Available data:
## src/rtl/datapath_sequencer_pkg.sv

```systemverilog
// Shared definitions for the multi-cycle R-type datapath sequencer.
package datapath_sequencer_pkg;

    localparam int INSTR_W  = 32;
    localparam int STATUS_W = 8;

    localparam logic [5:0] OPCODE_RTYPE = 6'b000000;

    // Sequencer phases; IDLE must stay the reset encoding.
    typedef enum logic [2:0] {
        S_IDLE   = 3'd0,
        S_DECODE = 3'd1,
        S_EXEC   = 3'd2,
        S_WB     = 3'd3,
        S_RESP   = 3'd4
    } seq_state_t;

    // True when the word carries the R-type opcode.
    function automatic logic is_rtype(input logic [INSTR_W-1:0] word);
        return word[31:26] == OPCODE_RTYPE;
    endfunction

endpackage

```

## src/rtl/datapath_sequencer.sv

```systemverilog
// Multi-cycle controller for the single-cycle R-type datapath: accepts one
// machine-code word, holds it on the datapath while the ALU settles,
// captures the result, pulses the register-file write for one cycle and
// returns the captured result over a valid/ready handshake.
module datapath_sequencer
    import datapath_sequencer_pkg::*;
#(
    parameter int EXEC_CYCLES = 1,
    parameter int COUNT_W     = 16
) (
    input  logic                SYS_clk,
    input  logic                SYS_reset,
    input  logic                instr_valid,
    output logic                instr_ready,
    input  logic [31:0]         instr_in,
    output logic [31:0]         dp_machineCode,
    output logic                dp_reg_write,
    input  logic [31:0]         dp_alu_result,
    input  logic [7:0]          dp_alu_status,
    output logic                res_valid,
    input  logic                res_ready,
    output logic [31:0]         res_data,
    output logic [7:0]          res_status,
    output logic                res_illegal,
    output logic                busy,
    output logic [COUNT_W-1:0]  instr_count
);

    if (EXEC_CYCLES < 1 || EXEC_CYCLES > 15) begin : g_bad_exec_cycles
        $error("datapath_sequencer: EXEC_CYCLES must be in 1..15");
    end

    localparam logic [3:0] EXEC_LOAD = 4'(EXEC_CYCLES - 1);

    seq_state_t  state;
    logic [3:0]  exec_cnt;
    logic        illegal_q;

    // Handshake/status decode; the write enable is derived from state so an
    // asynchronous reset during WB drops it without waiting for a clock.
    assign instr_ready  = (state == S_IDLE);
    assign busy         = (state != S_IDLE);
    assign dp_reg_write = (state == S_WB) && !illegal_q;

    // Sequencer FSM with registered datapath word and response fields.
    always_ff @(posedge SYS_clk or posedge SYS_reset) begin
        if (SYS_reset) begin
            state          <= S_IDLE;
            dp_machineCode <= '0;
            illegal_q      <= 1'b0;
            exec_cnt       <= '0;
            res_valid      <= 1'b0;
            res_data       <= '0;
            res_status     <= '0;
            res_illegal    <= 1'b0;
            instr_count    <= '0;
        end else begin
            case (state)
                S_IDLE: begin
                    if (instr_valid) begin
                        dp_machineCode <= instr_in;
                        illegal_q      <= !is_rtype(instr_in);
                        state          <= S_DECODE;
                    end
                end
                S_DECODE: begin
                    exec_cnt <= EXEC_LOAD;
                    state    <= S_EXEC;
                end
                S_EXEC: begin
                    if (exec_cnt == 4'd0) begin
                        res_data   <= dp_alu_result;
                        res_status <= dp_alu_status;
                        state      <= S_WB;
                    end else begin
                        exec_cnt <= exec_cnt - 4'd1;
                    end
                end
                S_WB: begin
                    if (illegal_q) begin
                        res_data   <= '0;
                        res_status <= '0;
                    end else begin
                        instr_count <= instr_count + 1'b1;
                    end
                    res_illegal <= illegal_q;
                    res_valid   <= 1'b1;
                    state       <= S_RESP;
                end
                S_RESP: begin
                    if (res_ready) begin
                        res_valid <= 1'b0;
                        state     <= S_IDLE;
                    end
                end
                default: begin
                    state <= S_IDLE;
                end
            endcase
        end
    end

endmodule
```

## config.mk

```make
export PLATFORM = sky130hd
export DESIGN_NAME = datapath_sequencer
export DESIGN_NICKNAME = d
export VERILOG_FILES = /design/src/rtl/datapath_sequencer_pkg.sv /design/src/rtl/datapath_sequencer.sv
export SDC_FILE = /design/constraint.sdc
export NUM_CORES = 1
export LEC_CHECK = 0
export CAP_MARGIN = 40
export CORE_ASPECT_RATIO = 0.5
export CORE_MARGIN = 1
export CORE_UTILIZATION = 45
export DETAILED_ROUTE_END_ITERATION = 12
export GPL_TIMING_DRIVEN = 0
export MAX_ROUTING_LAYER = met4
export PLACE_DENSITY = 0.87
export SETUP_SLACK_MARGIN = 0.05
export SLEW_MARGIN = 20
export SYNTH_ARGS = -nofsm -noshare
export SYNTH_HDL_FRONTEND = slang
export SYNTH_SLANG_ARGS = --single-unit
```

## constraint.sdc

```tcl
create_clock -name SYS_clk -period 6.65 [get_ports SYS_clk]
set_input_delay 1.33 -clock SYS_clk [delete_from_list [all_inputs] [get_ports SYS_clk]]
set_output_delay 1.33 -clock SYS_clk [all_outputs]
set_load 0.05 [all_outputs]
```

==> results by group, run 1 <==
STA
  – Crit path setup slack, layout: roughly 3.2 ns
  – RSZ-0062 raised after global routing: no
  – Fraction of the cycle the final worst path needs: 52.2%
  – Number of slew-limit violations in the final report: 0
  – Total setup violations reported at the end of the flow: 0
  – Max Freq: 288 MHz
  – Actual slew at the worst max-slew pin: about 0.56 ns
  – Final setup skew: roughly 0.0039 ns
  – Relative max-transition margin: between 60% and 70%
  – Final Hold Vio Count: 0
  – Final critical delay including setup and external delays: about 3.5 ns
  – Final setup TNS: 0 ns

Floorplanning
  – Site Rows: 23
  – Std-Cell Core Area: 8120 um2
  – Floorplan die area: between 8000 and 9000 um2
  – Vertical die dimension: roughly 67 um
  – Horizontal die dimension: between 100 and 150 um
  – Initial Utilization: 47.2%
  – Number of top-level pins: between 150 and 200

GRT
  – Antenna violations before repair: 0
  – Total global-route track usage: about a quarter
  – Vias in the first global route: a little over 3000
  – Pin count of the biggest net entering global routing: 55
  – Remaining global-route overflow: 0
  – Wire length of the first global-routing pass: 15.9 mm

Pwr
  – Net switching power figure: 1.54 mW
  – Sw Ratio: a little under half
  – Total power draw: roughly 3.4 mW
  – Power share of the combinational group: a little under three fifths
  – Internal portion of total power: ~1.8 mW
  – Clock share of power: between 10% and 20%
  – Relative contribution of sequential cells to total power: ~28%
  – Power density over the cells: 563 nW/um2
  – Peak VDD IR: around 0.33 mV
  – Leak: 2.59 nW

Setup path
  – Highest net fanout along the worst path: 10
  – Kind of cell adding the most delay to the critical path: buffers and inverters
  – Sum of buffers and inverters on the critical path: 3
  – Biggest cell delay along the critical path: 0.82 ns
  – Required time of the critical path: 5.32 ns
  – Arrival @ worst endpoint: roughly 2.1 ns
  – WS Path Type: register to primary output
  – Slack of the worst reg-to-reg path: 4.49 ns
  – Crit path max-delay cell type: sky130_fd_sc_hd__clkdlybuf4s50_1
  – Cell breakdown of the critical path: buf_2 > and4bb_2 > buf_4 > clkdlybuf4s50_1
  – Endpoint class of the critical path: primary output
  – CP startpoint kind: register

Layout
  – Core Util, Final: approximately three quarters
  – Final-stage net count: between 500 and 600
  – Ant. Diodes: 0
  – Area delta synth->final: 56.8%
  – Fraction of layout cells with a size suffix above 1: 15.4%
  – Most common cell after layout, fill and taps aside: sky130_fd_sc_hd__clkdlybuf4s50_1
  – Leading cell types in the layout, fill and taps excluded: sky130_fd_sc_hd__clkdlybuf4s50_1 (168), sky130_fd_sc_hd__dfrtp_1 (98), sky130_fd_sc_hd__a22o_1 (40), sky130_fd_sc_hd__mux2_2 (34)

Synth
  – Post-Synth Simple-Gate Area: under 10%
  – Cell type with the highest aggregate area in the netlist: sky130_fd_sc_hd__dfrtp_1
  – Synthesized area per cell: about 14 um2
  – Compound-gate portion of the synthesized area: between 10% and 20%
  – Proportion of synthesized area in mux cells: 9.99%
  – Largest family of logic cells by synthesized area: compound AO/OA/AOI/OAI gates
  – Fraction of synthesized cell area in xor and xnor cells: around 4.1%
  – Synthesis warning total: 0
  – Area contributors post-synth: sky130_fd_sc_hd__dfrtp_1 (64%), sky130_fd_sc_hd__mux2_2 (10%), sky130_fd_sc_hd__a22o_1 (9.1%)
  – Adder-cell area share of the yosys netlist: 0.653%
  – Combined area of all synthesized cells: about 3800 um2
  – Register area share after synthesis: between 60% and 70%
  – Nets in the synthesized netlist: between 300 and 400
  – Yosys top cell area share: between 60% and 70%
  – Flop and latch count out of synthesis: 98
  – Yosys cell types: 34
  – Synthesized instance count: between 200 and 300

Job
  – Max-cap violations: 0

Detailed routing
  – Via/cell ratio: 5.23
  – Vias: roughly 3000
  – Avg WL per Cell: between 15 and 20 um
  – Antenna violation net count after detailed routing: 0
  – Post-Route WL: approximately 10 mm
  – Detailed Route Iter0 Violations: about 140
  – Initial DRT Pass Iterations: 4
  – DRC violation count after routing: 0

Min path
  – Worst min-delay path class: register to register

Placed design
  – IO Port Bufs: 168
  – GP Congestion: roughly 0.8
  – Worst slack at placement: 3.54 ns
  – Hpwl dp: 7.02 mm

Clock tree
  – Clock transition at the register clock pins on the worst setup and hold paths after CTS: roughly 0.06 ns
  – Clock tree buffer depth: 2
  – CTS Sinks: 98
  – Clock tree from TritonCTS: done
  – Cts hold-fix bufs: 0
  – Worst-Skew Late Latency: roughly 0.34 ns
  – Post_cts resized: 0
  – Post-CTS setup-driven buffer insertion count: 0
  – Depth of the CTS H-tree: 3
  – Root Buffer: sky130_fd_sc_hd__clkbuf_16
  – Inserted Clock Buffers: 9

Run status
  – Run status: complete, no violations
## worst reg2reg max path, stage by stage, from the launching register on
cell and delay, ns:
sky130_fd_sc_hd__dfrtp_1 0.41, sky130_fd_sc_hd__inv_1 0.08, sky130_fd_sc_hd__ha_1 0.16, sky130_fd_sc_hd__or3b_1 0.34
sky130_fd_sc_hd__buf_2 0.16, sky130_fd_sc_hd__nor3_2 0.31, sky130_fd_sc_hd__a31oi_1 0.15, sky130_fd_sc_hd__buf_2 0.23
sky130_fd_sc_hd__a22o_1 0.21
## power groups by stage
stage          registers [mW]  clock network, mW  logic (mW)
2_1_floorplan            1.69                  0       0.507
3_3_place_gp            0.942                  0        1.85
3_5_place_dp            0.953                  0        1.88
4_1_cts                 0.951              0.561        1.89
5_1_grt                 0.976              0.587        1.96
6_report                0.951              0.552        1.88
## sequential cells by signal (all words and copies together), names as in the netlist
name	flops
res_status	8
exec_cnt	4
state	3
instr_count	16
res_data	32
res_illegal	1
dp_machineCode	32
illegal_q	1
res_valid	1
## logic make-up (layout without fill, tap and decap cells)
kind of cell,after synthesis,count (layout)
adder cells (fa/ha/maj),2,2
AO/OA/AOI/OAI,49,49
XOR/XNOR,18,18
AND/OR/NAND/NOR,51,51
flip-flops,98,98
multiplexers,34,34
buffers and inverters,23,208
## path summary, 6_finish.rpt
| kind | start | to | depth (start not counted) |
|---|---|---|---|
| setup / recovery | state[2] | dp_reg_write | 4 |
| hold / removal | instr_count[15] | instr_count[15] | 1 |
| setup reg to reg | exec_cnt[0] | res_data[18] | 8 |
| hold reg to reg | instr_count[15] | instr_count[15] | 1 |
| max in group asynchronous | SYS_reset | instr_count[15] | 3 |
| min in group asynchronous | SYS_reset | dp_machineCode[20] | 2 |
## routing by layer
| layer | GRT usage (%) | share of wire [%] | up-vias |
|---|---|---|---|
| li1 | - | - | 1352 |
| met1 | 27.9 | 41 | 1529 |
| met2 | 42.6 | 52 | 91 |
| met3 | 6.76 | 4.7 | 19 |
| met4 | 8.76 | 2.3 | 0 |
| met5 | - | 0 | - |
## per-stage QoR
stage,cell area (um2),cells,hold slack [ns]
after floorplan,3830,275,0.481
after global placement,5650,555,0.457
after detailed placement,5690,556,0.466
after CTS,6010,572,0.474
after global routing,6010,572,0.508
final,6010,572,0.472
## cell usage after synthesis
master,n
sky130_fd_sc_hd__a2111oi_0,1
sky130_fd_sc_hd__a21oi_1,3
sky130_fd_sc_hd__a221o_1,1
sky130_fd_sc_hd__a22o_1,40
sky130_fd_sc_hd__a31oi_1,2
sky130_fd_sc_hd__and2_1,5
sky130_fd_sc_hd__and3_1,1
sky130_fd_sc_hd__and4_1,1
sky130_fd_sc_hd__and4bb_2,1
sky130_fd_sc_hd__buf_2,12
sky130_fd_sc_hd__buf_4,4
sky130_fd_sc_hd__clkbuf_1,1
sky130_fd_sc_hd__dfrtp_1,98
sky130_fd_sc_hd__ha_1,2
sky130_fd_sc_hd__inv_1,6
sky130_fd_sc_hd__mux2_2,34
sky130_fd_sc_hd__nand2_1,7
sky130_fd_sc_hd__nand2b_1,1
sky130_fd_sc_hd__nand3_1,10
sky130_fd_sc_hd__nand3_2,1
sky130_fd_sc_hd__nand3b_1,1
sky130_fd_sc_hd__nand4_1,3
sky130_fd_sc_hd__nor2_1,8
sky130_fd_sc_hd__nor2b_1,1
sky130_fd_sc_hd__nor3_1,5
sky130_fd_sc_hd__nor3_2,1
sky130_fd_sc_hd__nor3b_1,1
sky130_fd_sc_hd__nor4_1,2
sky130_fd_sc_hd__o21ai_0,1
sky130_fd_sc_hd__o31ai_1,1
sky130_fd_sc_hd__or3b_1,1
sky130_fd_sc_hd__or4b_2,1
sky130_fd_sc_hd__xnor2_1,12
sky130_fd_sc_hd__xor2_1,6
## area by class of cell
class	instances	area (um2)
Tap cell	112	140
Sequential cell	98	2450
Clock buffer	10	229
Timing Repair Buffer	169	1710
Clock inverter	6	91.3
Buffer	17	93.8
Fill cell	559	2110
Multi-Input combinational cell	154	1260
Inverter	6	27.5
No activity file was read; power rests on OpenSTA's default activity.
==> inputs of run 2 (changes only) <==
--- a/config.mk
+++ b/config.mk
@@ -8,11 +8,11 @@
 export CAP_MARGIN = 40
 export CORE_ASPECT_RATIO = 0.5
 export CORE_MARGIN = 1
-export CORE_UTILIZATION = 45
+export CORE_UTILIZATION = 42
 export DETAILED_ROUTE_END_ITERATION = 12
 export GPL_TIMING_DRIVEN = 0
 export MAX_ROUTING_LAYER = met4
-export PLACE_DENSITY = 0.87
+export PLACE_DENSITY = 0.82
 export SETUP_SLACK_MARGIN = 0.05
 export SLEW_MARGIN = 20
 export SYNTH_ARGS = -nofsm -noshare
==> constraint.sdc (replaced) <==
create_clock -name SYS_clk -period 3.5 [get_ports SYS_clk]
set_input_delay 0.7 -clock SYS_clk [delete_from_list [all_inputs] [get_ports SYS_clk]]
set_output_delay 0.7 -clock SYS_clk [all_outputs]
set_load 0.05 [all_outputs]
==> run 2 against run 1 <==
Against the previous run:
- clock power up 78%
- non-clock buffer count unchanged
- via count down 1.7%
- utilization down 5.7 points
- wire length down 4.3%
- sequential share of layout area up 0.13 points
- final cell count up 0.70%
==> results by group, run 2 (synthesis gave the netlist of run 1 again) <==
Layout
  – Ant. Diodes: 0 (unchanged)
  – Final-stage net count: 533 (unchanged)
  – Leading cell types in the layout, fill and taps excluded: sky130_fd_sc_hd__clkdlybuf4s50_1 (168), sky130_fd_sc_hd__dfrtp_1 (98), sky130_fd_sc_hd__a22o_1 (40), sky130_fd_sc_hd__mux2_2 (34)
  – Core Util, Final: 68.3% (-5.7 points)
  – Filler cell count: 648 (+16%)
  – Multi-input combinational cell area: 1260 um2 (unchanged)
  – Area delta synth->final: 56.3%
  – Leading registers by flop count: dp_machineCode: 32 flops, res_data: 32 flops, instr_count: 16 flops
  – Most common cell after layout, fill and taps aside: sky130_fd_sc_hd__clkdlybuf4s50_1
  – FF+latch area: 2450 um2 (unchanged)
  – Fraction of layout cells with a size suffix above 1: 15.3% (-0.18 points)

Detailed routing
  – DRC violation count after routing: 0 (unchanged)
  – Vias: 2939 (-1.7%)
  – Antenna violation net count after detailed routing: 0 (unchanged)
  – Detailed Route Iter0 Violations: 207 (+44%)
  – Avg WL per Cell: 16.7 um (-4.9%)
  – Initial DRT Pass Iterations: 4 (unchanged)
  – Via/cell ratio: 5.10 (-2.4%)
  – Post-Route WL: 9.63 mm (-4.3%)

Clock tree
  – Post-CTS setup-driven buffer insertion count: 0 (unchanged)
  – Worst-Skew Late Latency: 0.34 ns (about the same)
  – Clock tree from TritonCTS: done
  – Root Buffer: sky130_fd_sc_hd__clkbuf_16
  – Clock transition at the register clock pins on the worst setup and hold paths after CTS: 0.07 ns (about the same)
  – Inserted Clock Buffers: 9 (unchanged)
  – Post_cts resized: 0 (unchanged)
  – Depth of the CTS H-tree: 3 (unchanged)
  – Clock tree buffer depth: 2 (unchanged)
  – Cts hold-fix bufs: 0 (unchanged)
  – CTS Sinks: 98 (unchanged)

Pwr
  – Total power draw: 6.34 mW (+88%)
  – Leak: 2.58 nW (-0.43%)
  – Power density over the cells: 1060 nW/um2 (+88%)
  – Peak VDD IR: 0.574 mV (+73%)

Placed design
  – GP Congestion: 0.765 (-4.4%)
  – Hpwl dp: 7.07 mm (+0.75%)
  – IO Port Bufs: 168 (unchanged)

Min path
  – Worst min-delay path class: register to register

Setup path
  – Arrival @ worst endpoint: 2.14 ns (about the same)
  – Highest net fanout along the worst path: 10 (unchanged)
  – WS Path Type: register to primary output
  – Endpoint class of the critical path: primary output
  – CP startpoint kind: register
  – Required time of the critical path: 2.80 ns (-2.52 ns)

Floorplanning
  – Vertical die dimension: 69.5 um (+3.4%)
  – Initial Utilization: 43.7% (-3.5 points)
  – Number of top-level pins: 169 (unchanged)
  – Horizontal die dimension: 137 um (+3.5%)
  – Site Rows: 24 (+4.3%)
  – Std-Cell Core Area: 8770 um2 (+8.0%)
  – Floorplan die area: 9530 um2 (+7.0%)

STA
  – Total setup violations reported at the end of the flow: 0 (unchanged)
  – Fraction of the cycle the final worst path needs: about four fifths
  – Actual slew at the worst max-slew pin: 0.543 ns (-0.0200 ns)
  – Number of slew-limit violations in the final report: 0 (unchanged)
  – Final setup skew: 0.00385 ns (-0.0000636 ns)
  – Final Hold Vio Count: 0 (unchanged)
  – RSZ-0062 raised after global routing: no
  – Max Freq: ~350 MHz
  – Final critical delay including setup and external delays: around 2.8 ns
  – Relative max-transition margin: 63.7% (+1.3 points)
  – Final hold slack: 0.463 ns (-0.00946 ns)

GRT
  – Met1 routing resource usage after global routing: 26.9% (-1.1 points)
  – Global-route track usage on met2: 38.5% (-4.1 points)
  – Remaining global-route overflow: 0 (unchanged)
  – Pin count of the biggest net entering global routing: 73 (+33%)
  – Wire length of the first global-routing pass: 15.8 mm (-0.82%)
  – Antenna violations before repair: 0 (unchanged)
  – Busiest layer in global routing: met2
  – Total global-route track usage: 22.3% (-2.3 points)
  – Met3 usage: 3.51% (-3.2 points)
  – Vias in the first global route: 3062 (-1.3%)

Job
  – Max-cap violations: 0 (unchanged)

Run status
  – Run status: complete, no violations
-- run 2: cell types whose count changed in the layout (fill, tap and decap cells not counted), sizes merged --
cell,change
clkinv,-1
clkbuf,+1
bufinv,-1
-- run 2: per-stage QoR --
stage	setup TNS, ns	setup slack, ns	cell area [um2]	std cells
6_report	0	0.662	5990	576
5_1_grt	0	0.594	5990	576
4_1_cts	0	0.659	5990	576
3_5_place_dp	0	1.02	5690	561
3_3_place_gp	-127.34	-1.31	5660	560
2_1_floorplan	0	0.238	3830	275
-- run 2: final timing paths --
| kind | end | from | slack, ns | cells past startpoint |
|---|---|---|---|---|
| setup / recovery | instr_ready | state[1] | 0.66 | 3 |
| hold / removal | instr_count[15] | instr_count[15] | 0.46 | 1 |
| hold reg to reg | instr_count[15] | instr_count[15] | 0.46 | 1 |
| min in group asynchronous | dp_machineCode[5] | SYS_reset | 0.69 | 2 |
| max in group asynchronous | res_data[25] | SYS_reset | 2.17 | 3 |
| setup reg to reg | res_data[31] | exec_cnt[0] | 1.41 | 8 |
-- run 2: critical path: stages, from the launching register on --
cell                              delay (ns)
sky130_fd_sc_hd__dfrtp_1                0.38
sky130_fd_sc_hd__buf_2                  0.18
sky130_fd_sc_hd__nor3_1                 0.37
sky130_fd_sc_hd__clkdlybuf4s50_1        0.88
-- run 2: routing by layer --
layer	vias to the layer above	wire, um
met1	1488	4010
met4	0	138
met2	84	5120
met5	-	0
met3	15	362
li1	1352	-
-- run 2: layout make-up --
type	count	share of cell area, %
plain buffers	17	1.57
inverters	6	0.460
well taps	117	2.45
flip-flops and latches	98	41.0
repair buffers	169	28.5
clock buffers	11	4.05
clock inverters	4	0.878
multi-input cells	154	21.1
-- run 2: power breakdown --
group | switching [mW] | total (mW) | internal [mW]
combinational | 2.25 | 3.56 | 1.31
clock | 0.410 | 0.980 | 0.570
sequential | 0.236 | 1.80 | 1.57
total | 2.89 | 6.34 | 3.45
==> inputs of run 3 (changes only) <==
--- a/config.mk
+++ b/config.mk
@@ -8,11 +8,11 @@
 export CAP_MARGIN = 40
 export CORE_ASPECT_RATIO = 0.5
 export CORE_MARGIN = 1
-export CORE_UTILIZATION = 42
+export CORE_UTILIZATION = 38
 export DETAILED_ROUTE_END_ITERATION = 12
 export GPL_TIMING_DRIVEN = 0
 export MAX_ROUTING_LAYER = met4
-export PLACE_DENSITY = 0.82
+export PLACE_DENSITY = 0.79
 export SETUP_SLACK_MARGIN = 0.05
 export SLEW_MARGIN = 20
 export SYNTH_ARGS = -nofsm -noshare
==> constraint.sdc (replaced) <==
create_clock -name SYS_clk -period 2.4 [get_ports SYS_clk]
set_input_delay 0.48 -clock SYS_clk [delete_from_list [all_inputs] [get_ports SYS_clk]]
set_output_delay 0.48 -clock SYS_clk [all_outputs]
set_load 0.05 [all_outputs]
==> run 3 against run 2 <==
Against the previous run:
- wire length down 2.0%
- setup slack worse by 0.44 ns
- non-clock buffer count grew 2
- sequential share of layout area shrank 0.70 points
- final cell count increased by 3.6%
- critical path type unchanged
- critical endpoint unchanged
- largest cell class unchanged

Task brief:
Taking the line with "sky130_fd_sc_hd__a22o_1 0.21" as the first and the line with "after floorplan,3830,275,0.481" as the last, retype that stretch of the data above exactly, with no other lines.

Written solution:
sky130_fd_sc_hd__a22o_1 0.21
## power groups by stage
stage          registers [mW]  clock network, mW  logic (mW)
2_1_floorplan            1.69                  0       0.507
3_3_place_gp            0.942                  0        1.85
3_5_place_dp            0.953                  0        1.88
4_1_cts                 0.951              0.561        1.89
5_1_grt                 0.976              0.587        1.96
6_report                0.951              0.552        1.88
## sequential cells by signal (all words and copies together), names as in the netlist
name	flops
res_status	8
exec_cnt	4
state	3
instr_count	16
res_data	32
res_illegal	1
dp_machineCode	32
illegal_q	1
res_valid	1
## logic make-up (layout without fill, tap and decap cells)
kind of cell,after synthesis,count (layout)
adder cells (fa/ha/maj),2,2
AO/OA/AOI/OAI,49,49
XOR/XNOR,18,18
AND/OR/NAND/NOR,51,51
flip-flops,98,98
multiplexers,34,34
buffers and inverters,23,208
## path summary, 6_finish.rpt
| kind | start | to | depth (start not counted) |
|---|---|---|---|
| setup / recovery | state[2] | dp_reg_write | 4 |
| hold / removal | instr_count[15] | instr_count[15] | 1 |
| setup reg to reg | exec_cnt[0] | res_data[18] | 8 |
| hold reg to reg | instr_count[15] | instr_count[15] | 1 |
| max in group asynchronous | SYS_reset | instr_count[15] | 3 |
| min in group asynchronous | SYS_reset | dp_machineCode[20] | 2 |
## routing by layer
| layer | GRT usage (%) | share of wire [%] | up-vias |
|---|---|---|---|
| li1 | - | - | 1352 |
| met1 | 27.9 | 41 | 1529 |
| met2 | 42.6 | 52 | 91 |
| met3 | 6.76 | 4.7 | 19 |
| met4 | 8.76 | 2.3 | 0 |
| met5 | - | 0 | - |
## per-stage QoR
stage,cell area (um2),cells,hold slack [ns]
after floorplan,3830,275,0.481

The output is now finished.